Since then, all standards have lowered, cognitive impairment has become a major part of Trump’s campaign to undermine Biden, and both men – 78 and 81 respectively – have behaved in ways that might give even the most cautious observer pause.

These are two of the oldest people ever to run for president, at a time of unprecedented video documentation and manipulation, and in a race in which the stakes are so high you would have to be superhuman not to suffer the occasional lapse. Meanwhile, both are folksy, unorthodox communicators, with none of Obama-the-lawyer’s facility for pitch-perfect off-the-cuff eloquence.

Still, the evidence of decline on both sides is compelling. Let’s start with Trump. There is something grimly amusing about the defence that he has always been like this: hopelessly inarticulate, hopping between subjects on the winds of his own energy and inability to listen. For a long time, it worked. Over the last few years, however, Trump’s verbal style has loosened into something more incoherent than charming. At a rally in Virginia earlier this year, he remarked: “Putin has so little respect for Obama that he’s starting to throw around the nuclear word,” not the first time he has confused Biden with Obama.

He has struggled to pronounce a variety of words, including “Venezuela” and “respected.” And his verbal range appears to have narrowed. As far back as 2017, Martin Amis, a closer studier of language than most, observed to me in an interview: “If you look at old tapes of him on [US talkshow] Charlie Rose, [he was] using words like ‘chagrin’ correctly. And with a certain amount of ironic reserve.” (This is true. Go back to footage of Trump from 1992, and while the verbal tics are all there – his reliance on words like “tremendous” and “horrible” – the fact is, he is much more fluent.)

Biden has made similar errors. The transcript of a recent interview with Time magazine was brutal. The president had to double back to correct himself after mistaking Iran for Iraq; appeared to jump, while talking about the environment, between the Amazon and Angola with no connective thought in between; and twice corrected himself after suggesting Putin had invaded Russia, not Ukraine. In a discussion about the security threat posed by China, the transcript includes the devastating parenthesis, “[Editor’s note: Biden appeared to mean Xi here, not Putin.]”

And the visuals don’t help. By tacit agreement, there seems to be a well-meant reluctance to publicly point out something that privately everyone is saying: who did Biden’s face?! Why didn’t he call Meryl Streep, who at 74 is ageing better than anyone in Hollywood, and thus the world, to ask for a recommendation? His skin is sheeny, and somehow both puffy and taut, and the result is incredibly ageing – as, I might add, is Trump’s weight loss, which has made his face go the full Edvard Munch.

Within these discussions there is still, on both sides, a lot of grabbing at straws. Trump recently mixed up Sioux City and Sioux Falls at a campaign stop in Iowa, which seems to me entirely understandable.
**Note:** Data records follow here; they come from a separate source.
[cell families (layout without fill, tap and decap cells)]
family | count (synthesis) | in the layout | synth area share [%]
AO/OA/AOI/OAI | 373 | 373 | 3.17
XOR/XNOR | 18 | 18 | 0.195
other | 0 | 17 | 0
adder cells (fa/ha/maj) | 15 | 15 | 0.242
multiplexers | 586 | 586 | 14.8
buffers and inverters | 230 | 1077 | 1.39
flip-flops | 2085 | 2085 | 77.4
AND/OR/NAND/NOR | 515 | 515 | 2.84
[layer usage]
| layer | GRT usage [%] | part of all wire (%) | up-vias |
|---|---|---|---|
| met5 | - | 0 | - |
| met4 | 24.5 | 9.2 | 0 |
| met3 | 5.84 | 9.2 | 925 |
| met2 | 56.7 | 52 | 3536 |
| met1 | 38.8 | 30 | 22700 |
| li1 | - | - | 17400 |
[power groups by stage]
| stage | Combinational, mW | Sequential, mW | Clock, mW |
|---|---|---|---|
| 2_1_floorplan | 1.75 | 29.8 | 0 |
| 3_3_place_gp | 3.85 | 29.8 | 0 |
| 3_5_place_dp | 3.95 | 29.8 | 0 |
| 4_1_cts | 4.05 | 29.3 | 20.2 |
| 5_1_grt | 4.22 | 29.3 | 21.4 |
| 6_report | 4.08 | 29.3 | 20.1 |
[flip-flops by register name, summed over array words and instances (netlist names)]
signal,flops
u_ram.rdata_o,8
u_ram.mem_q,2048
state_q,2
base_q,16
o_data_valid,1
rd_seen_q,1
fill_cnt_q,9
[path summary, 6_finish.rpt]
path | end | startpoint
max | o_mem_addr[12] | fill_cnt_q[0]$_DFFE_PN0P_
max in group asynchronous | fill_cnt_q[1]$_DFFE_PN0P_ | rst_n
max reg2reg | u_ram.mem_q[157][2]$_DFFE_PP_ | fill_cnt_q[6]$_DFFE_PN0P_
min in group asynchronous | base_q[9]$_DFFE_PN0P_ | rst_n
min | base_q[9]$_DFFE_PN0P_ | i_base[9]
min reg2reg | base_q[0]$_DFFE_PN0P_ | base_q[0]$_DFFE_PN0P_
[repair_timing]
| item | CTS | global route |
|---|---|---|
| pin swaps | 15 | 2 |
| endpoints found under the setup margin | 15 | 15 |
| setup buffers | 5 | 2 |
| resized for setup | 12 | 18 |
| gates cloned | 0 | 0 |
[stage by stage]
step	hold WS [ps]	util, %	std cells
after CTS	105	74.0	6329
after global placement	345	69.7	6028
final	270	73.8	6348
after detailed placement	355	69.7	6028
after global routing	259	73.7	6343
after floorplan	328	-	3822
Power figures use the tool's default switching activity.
## src/rtl/trivium_host_ctrl.sv

```systemverilog
// Host-side sequencer for a Trivium stream-cipher core.
// Takes a host request, loads the key (only when needed) and the IV into the
// core, waits for the keystream block, and holds it for the host until it is
// acknowledged. A per-state wait counter aborts any stalled handshake and
// raises a sticky error flag.
module trivium_host_ctrl #(
    parameter int TIMEOUT = 4096,
    parameter int KEY_W   = 80
) (
    input  logic             CLK,
    input  logic             RST,
    input  logic             Start,
    input  logic             KeyNew,
    input  logic [KEY_W-1:0] Kin,
    input  logic [KEY_W-1:0] IVin,
    output logic             Idle,
    output logic [127:0]     Rdata,
    output logic             Rvld,
    input  logic             Rack,
    output logic             Err,
    output logic [KEY_W-1:0] C_Kin,
    output logic [KEY_W-1:0] C_Din,
    output logic             C_Krdy,
    output logic             C_Drdy,
    output logic             C_EN,
    output logic             C_EncDec,
    input  logic [127:0]     C_Dout,
    input  logic             C_BSY,
    input  logic             C_Kvld,
    input  logic             C_Dvld
);

    localparam int CW = (TIMEOUT > 2) ? $clog2(TIMEOUT) : 1;
    localparam logic [CW-1:0] LAST = CW'(TIMEOUT - 1);

    typedef enum logic [2:0] {
        S_IDLE,
        S_LDKEY,
        S_LDIV,
        S_RUN,
        S_OUT
    } state_t;

    state_t           state;
    logic [CW-1:0]    wait_cnt;
    logic             key_loaded;
    logic [KEY_W-1:0] key_reg;
    logic [KEY_W-1:0] iv_reg;
    logic             timed_out;

    // The current wait state has used up its cycle budget.
    assign timed_out = (wait_cnt == LAST);

    // Key and IV buses are only driven while the matching ready is up, so the
    // core never sees stale secrets outside its load window.
    assign C_Kin    = C_Krdy ? key_reg : '0;
    assign C_Din    = C_Drdy ? iv_reg : '0;
    assign C_EncDec = 1'b0;

    // Main sequencer: state, wait counter and all registered outputs.
    always_ff @(posedge CLK) begin
        if (RST) begin
            state      <= S_IDLE;
            Idle       <= 1'b1;
            Rvld       <= 1'b0;
            Err        <= 1'b0;
            Rdata      <= '0;
            C_Krdy     <= 1'b0;
            C_Drdy     <= 1'b0;
            C_EN       <= 1'b0;
            wait_cnt   <= '0;
            key_loaded <= 1'b0;
            key_reg    <= '0;
            iv_reg     <= '0;
        end else begin
            case (state)
                S_IDLE: begin
                    if (Start) begin
                        key_reg  <= Kin;
                        iv_reg   <= IVin;
                        Err      <= 1'b0;
                        Idle     <= 1'b0;
                        C_EN     <= 1'b1;
                        wait_cnt <= '0;
                        if (KeyNew || !key_loaded) begin
                            state  <= S_LDKEY;
                            C_Krdy <= 1'b1;
                        end else begin
                            state  <= S_LDIV;
                            C_Drdy <= 1'b1;
                        end
                    end
                end
                S_LDKEY: begin
                    if (C_Kvld) begin
                        C_Krdy     <= 1'b0;
                        C_Drdy     <= 1'b1;
                        key_loaded <= 1'b1;
                        wait_cnt   <= '0;
                        state      <= S_LDIV;
                    end else if (timed_out) begin
                        C_Krdy     <= 1'b0;
                        Err        <= 1'b1;
                        key_loaded <= 1'b0;
                        Idle       <= 1'b1;
                        C_EN       <= 1'b0;
                        wait_cnt   <= '0;
                        state      <= S_IDLE;
                    end else begin
                        wait_cnt <= wait_cnt + 1'b1;
                    end
                end
                S_LDIV: begin
                    if (C_BSY) begin
                        C_Drdy   <= 1'b0;
                        wait_cnt <= '0;
                        state    <= S_RUN;
                    end else if (timed_out) begin
                        C_Drdy     <= 1'b0;
                        Err        <= 1'b1;
                        key_loaded <= 1'b0;
                        Idle       <= 1'b1;
                        C_EN       <= 1'b0;
                        wait_cnt   <= '0;
                        state      <= S_IDLE;
                    end else begin
                        wait_cnt <= wait_cnt + 1'b1;
                    end
                end
                S_RUN: begin
                    if (C_Dvld) begin
                        Rdata    <= C_Dout;
                        Rvld     <= 1'b1;
                        wait_cnt <= '0;
                        state    <= S_OUT;
                    end else if (timed_out) begin
                        Err        <= 1'b1;
                        key_loaded <= 1'b0;
                        Idle       <= 1'b1;
                        C_EN       <= 1'b0;
                        wait_cnt   <= '0;
                        state      <= S_IDLE;
                    end else begin
                        wait_cnt <= wait_cnt + 1'b1;
                    end
                end
                S_OUT: begin
                    if (Rack) begin
                        Rvld     <= 1'b0;
                        Idle     <= 1'b1;
                        C_EN     <= 1'b0;
                        wait_cnt <= '0;
                        state    <= S_IDLE;
                    end
                end
                default: begin
                    state <= S_IDLE;
                    Idle  <= 1'b1;
                    C_EN  <= 1'b0;
                end
            endcase
        end
    end

endmodule

```

## config.mk

```make
export PLATFORM = sky130hd
export DESIGN_NAME = trivium_host_ctrl
export DESIGN_NICKNAME = d
export VERILOG_FILES = /design/src/rtl/trivium_host_ctrl.sv
export SDC_FILE = /design/constraint.sdc
export NUM_CORES = 1
export LEC_CHECK = 0
export CAP_MARGIN = 10
export CORE_AREA = 3 3 227 229
export DETAILED_ROUTE_END_ITERATION = 12
export DIE_AREA = 0 0 230 232
export DONT_BUFFER_PORTS = 1
export GPL_TIMING_DRIVEN = 0
export PLACE_DENSITY_LB_ADDON = 0.05
export RECOVER_POWER = 100
export SYNTH_ARGS = -nofsm -noshare
export SYNTH_HDL_FRONTEND = slang
export SYNTH_SLANG_ARGS = --single-unit
export TNS_END_PERCENT = 100
```

## constraint.sdc

```tcl
create_clock -name CLK -period 2.35 [get_ports CLK]
set_input_delay 0.5875 -clock CLK [delete_from_list [all_inputs] [get_ports CLK]]
set_output_delay 0.5875 -clock CLK [all_outputs]
set_load 0.02 [all_outputs]
```

==> results.yml <==
clock_network:
  cts_inserted_buffers: 39
  cts.sinks: 310
  cts-hold-fix-buffers: 0
  cts_tree: "built"
  clockBufferDepth: 3
  postCtsSetupRepairBufs: 0
  clk_latency_ps: 540
  htree_num_levels: 2
  cts.reportedPaths.clkPinSlew_ps: 60
  cts_root_buf: "clkbuf_16"
critical_path:
  startpoint: "C_Krdy"
  reg2reg_to: "Rdata[6]"
  timing.rr.start: "state[1]"
  ff2ff_path_depth: 7
  cp.arrival_ps: 1670
  cp-endpoint: "C_Kin[39]"
  critical_path_class: "register to output port"
  end_kind: "output port"
  worstPathRequired_ps: 1760
  startpoint_type: "register"
  r2r_slack_ps: 250
  path_max_fanout: 10
cells_and_area:
  nets: 1928
  largest_reg_flops: 128
  layoutNonFillerInstCount: 2330
  nFillCells: 5635
  seq_area_um2: 6210
  multi_input_area_um2: 5510
  final_cell_mix: "597 x nand2_1, 308 x dfxtp_1, 304 x a21oi_1"
  final_common_cell: "nand2_1"
  drive_gt1_share_pct: 13.5
  area_growth_pct: 18.5
sta:
  period_share_pct: 95.9
  slew_viol_final: 0
  fin_hold_ws_ps: 175
  setup_viol: 0
  fmax_mhz: 444
  rsz0062_at_grt: "yes"
  tightest_slew_ps: 802
  max-slew-margin-rel_pct: 46.6
  clock-skew-final_ps: 7.92
  finalHoldViolations: 0
  fin_tns_setup_ps: 0
  setup_ws_ps: 96.1
  fin_crit_ps: 2250
placement:
  dp_hpwl_um: 38600
  port_buffers: 0
  dp_slack_ps: -347
  placed_cells: 2262
  place_congestion: 0.814
global_route:
  grt_usage_pct: 17.8
  grt_pass1_wl_um: 71500
  grt_max_degree: 12
  first_global_vias: 10400
  grt_overflow: 0
  antenna_found_initial: 3
detailed_routing:
  routed_wl_um: 50100
  drcViolationCount: 0
  vias: 10500
  drtIter0Drc: 543
  viasPerCell: 4.49
  dr.pass1.iters: 5
  wl_per_cell_um: 21.5
  ant_nets: 0
power:
  max-vdd-ir-drop_mv: 0.402
  p_per_area_nw_per_um2: 905
  leakagePower_nw: 5.14
logic_synthesis:
  syn_inst: 1590
  avgSynthCellArea_um2: 7.64
  ys.warnings.count: 0
  ys_seq_elements: 310
  ys_seq_area_share_pct: 51.1
  synth_nets: 1887
  synth_area_um2: 12200
  synthDistinctLibCells: 45
floorplan:
  die_w_um: 230
  die_height_um: 232
  num_io_pins: 591
  rows: 82
  die-area_um2: 53400
  coreArea_um2: 49900
  start_util_pct: 24.4
status:
  status: "complete, no violations"
min_path:
  hp-class: "primary input to register"
run:
  maxCapViolations: 0
[report_power, final]
group	internal (mW)	switching (mW)
registers	5.54	0.179
logic	0.389	0.956
clock network	3.62	2.36
total	9.54	3.49
[critical path, cell delays in order, from the launching register on]
cell and delay [ps]:
dfxtp_4 410, clkbuf_8 200, clkbuf_2 210, and2_1 300
[synthesized netlist by cell type (all sizes together)]
| master | number | area share [%] |
|---|---|---|
| nand2 | 597 | 18 |
| dfxtp | 310 | 51 |
| a21oi | 304 | 13 |
| and2 | 161 | 8.3 |
| clkbuf | 71 | 2.2 |
| buf | 54 | 2.3 |
| nor2 | 24 | 0.80 |
| nor3 | 11 | 0.45 |
| nand3 | 5 | 0.25 |
| o21ai | 5 | 0.21 |
| nand3b | 4 | 0.25 |
| nand4 | 4 | 0.26 |
| nor4 | 4 | 0.58 |
| or3 | 4 | 0.21 |
| nand2b | 3 | 0.15 |
| xnor2 | 3 | 0.22 |
| a31oi | 2 | 0.10 |
| nor2b | 2 | 0.10 |
| o21a | 2 | 0.12 |
| o32ai | 2 | 0.14 |
| xor2 | 2 | 0.14 |
| a32oi | 1 | 0.072 |
| and2b | 1 | 0.062 |
| conb | 1 | 0.031 |
| ha | 1 | 0.10 |
| inv | 1 | 0.031 |
| mux2 | 1 | 0.093 |
| mux2i | 1 | 0.082 |
| nor3b | 1 | 0.062 |
| nor4b | 1 | 0.072 |
| nor4bb | 1 | 0.082 |
| o211a | 1 | 0.082 |
| o21bai | 1 | 0.093 |
| o221a | 1 | 0.093 |
| o31ai | 1 | 0.062 |
| o32a | 1 | 0.082 |
| o41ai | 1 | 0.072 |
[through the flow]
stage | total power, mW | instance area [µm²] | util (%)
6_report | 13.0 | 14400 | 28.9
5_1_grt | 13.7 | 14400 | 28.9
4_1_cts | 13.3 | 14400 | 28.9
3_5_place_dp | 7.18 | 13000 | 26.1
3_3_place_gp | 7.17 | 13000 | 26.1
2_1_floorplan | 6.74 | 12200 | -
[routing by layer]
layer	vias to the layer above	part of all wire, %	track usage, %
met2	380	48	30.0
met1	4835	39	20.1
met5	-	0.11	0.551
met3	53	11	8.65
met4	4	1.9	5.05
li1	5189	-	-
[final cells by class]
cell class	instances	share of cell area (%)
inverters	1	0.0261
well taps	672	5.84
plain buffers	125	4.05
multi-input cells	1154	38.2
flip-flops and latches	310	43.1
diodes	2	0.0347
clock inverters	6	0.573
clock buffers	60	8.11
[how the worst min path moves through the flow]
stage,start,endpoint,depth (start not counted)
6_report,C_Dout[110],Rdata[110],2
5_1_grt,IVin[63],iv_reg[63],2
4_1_cts,IVin[63],iv_reg[63],2
3_5_place_dp,iv_reg[54],iv_reg[54],2
3_3_place_gp,iv_reg[75],iv_reg[75],2
2_1_floorplan,iv_reg[0],iv_reg[0],2
[cells by family (layout without fill, tap and decap cells)]
kind of cell	count (synthesis)	in the layout	synth area share, %
adders and majority gates	1	1	0.103
other	1	3	0.0309
DFF	310	310	51.1
buffers and inverters	126	192	4.53
AOI/OAI and AO/OA	322	322	13.7
and+or+nand+nor	823	823	30.1
xor gates and xnor gates	5	5	0.360
muxes	2	2	0.175
[what timing repair did]
item,4_1_cts,5_1_grt
hold endpoints to repair,0,0
pin swaps,0,0
endpoints found under the setup margin,160,35
gates resized for setup,108,29
(Power assumes the default switching activity.)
And the heavily touted videos of Biden “wandering off”, first at the G7 in Italy, then at a fundraiser in LA, appeared questionable. On closer inspection, it seemed that the New York Post, in sharing the G7 video, had cropped it to make it look as if Biden was wandering into an empty field rather than addressing a paratrooper off to one side. Still, he walked slowly and hesitantly in a way that hurt my heart, which is definitely not ideal in the context. You don’t want to look at a candidate for president and have the first thought out the gate be: “Poor guy.”

And so, while we can reassure ourselves with the reminder that, for example, George W Bush said things such as: “Families is where our nation finds hope, where wings take dream,” and he was only in his 50s, the more depressing fact about all of this is that out of a population of more than 330 million, this is the choice we face. You can be old, infirm, not on top of the details and hopelessly inarticulate, or at least give a very strong impression that all of these things are true. But as long as you are a white man, you can still be president of the United States.